An intern fixes supper. Photograph by Carlos Alejandro

“Everything but a mint on the pillow,” she says.

None of the birds at Tri-State are given names. They’re given numbers. The goal is to rehabilitate them and release them back into the wild. But sometimes the rule is overlooked in order to more easily identify a bird. For example, the duckling with the injured leg’s chart is called Gimpy. The one with a sutured neck is Stitches.

They’re not the only ones who have eluded the no-name rule. Outside, where there are large aviaries and pools for healthier birds, one cage is dedicated to the memory of a beloved barn owl and heron. Their names were Barney and Heronie.

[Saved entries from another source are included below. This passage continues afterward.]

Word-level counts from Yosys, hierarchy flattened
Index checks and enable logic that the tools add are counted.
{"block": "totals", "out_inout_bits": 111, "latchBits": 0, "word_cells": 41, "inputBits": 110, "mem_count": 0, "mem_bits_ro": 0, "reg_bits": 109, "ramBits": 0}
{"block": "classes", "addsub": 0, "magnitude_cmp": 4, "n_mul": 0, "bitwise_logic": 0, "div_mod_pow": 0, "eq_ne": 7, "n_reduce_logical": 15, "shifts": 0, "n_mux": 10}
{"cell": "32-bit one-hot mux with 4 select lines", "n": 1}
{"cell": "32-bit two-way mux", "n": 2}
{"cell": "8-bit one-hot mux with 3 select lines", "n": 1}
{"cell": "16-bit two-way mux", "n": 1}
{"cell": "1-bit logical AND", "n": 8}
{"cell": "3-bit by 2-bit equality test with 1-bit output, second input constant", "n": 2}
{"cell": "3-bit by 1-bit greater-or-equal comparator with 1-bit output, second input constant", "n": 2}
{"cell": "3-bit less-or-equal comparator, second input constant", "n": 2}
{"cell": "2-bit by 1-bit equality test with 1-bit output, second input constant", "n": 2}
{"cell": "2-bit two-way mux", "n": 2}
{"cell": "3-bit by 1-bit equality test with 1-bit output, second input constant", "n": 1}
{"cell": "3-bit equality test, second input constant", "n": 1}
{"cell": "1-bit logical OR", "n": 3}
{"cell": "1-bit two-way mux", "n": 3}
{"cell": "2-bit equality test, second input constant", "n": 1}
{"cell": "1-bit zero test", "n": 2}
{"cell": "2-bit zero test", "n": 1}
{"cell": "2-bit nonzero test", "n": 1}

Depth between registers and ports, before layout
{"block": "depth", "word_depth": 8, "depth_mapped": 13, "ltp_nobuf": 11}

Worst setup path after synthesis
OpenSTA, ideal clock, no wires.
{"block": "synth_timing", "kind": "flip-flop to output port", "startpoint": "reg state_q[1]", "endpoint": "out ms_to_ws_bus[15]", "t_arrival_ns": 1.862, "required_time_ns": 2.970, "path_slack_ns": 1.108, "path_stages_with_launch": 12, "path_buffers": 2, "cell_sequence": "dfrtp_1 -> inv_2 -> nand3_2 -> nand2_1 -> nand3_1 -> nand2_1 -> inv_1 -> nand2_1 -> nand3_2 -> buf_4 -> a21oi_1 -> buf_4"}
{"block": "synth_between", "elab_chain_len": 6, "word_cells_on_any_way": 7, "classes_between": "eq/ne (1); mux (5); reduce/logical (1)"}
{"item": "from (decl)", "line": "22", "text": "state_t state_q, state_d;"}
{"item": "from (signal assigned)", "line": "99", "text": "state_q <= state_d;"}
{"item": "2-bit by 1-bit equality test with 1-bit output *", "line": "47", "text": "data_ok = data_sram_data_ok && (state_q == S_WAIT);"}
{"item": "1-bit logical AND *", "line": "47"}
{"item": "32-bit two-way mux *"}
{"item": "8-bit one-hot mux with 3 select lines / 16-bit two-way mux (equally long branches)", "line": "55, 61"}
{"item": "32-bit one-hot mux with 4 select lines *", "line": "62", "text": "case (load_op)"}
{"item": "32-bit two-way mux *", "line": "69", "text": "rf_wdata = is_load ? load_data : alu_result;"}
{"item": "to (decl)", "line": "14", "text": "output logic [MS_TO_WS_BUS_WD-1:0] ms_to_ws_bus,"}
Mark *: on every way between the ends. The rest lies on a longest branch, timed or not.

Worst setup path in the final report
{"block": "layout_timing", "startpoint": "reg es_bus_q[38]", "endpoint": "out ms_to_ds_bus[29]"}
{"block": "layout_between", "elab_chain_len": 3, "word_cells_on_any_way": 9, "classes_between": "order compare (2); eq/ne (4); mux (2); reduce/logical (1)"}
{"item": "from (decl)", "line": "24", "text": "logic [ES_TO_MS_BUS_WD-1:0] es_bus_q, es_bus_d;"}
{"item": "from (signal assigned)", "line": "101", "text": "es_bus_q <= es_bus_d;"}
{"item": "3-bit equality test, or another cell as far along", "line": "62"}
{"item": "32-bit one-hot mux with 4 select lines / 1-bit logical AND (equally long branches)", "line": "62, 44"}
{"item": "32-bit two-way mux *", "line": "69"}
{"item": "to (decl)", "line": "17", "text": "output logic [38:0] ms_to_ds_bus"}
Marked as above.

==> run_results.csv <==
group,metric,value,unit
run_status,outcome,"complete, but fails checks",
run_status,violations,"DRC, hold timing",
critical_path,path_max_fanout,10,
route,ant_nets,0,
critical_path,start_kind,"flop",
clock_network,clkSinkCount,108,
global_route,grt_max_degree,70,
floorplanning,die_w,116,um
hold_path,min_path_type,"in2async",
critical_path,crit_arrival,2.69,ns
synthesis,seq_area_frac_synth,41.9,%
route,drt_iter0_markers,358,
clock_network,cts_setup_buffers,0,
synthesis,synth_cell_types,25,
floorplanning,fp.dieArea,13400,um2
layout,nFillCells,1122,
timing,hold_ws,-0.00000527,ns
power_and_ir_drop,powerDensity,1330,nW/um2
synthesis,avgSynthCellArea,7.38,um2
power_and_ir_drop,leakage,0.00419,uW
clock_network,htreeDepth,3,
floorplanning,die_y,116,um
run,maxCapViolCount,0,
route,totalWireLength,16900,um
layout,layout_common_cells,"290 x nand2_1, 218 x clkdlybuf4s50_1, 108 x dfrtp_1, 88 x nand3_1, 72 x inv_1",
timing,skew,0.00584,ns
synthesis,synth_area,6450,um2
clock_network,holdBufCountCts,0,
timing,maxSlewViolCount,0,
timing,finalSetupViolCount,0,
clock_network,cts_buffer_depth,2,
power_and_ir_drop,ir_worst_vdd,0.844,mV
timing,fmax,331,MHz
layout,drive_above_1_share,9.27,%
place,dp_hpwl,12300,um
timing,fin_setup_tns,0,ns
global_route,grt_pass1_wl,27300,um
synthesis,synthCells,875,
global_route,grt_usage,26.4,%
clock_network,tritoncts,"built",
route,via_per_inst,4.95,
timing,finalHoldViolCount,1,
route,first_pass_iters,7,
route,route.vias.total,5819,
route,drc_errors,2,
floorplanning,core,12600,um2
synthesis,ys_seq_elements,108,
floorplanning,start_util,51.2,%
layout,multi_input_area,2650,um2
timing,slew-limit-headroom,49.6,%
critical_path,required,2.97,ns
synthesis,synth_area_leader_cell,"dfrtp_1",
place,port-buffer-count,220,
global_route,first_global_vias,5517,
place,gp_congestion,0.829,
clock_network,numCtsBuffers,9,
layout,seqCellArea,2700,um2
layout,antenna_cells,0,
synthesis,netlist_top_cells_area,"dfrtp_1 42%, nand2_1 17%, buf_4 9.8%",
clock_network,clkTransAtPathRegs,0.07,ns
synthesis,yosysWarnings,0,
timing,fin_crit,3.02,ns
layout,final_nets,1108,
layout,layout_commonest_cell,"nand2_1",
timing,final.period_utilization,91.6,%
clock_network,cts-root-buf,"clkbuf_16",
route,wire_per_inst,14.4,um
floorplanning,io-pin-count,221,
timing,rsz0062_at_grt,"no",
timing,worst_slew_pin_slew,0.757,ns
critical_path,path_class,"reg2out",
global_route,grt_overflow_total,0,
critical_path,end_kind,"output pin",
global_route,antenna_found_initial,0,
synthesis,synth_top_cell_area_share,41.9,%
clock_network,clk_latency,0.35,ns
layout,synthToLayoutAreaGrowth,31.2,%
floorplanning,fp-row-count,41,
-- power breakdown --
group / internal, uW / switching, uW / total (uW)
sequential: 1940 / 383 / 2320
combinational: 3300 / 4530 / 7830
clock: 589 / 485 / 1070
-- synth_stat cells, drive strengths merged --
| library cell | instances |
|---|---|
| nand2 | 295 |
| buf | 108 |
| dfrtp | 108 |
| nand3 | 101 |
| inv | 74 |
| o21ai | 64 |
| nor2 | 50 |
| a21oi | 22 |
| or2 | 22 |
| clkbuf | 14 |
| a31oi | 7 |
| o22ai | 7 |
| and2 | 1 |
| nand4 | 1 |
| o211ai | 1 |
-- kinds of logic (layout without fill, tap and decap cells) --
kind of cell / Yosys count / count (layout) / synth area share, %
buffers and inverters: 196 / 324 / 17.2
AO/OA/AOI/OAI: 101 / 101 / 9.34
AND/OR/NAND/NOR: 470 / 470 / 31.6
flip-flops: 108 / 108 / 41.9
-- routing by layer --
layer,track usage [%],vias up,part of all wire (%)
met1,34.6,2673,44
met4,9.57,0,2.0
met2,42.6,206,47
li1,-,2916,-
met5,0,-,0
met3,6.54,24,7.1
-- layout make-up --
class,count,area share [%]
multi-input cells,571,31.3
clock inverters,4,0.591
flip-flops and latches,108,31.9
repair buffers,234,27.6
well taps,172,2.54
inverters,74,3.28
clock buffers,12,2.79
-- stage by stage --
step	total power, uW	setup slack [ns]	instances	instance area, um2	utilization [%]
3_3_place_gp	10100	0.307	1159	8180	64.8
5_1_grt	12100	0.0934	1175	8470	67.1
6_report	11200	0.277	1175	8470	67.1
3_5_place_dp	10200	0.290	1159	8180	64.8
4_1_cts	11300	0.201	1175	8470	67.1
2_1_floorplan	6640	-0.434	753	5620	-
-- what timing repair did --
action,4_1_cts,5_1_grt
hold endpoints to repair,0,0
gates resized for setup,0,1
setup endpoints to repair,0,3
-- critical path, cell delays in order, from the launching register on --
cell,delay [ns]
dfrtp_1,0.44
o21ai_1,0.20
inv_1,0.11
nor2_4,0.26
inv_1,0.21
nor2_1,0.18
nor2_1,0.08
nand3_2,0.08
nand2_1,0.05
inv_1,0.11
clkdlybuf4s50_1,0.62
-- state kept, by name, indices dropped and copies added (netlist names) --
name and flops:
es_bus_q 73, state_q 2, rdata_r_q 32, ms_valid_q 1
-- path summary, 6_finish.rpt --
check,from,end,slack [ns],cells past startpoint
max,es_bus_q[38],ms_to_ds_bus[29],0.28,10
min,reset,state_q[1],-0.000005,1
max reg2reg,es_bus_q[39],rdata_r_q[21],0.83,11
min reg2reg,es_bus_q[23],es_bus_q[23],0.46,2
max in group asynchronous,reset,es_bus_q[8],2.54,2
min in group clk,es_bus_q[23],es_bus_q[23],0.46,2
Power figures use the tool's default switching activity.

I tell VanderDussen I find the baby birds’ fuzzy down feathers irresistibly cute. She says she would feel the same way if she were not the one cleaning up after the babies.

“I just want to put a diaper on their little feathery butts,” she says.

After their playpens are cleaned, VanderDussen makes up trays of duck pellets and chopped romaine lettuce in a bowl of water, which sounds reasonably appetizing compared to the highly nutritious, but slightly cannibalistic songbird platter VanderDussen also prepares: an egg yolk, wet kitten kibble, a dead cricket and fruit.

A baby blue jay enjoys a spritz. Photograph by Carlos Alejandro

Before retiring and starting to volunteer at Tri-State a year ago, VanderDussen served a different kind of platter: trays of airplane food and cocktails. She was a first-class flight attendant with US Airways for 35 years.

“I always say, ‘If they could see me now,’” she laughs as she dumps a can of a/d (tubing diet for carnivores) into a blender with baby formula.

Tri-State volunteers go through stages of training from basic bird care to oil spill response, which requires a lot of experience at the clinic. Unfortunately, several student volunteers leave within the first six months. Many are college students who find that they have other priorities. The volunteers who are trained in oil spill response put it to good use.

VanderDussen trained at an oil spill workshop in December, and in January, she helped with the New Jersey Transit diesel spill.

Tri-State Bird Rescue and Research in Newark goes out on a limb to help birds of all types. Photograph by Carlos AlejandroBartley told me that Tri-State also played a major role in the rescue efforts following the massive BP oil spill in 2010. Tri-State was the main bird rescue on site, and Bartley explained that BP covered all expenses for the team to travel and get supplies. They went through countless toothbrushes and bottles of blue Dawn dish soap—the essential tools for cleaning oiled birds. The people at Tri-State use exclusively the blue-colored original Dawn formula because research has determined it to be the most effective and safest type of soap for cleaning oiled birds.

Even in the 120-degree heat of Mississippi, the team wore full yellow protective suits, goggles or masks, and two pairs of rubber gloves to protect their skin from the oil. It took three hours for each bird to go through the cleaning process.

Bartley says her experience working at Tri-State has affected her in a profound way. “It’s helped me pay attention to things I wouldn’t normally pay attention to,” she says.

Tri-State is hoping that others will follow suit and pay more attention to the things they do that adversely affect wild birds. Eighty-five percent of the birds treated in the clinic have been harmed by human activity like the use of pesticides, oil spills, or allowing cats to roam freely.

“We are their stewards and need to do all we can to ensure their survival,” Bartley says.

Today, there are no major environmental disasters to respond to, but there are still hundreds of avian lives in the hands of the staff and volunteers. There is a cacophony of squawks, chirps, quacks, screeches and ringing phones. There is the bald eagle to tend to, and a new patient, a great horned owl in need of immediate care that is possibly a victim of the West Nile virus.

It’s after 5 p.m. and VanderDussen still has about an hour’s worth of cleaning and feeding to do. But she doesn’t mind, she says, “ I come home exhausted with a big silly grin on my face.”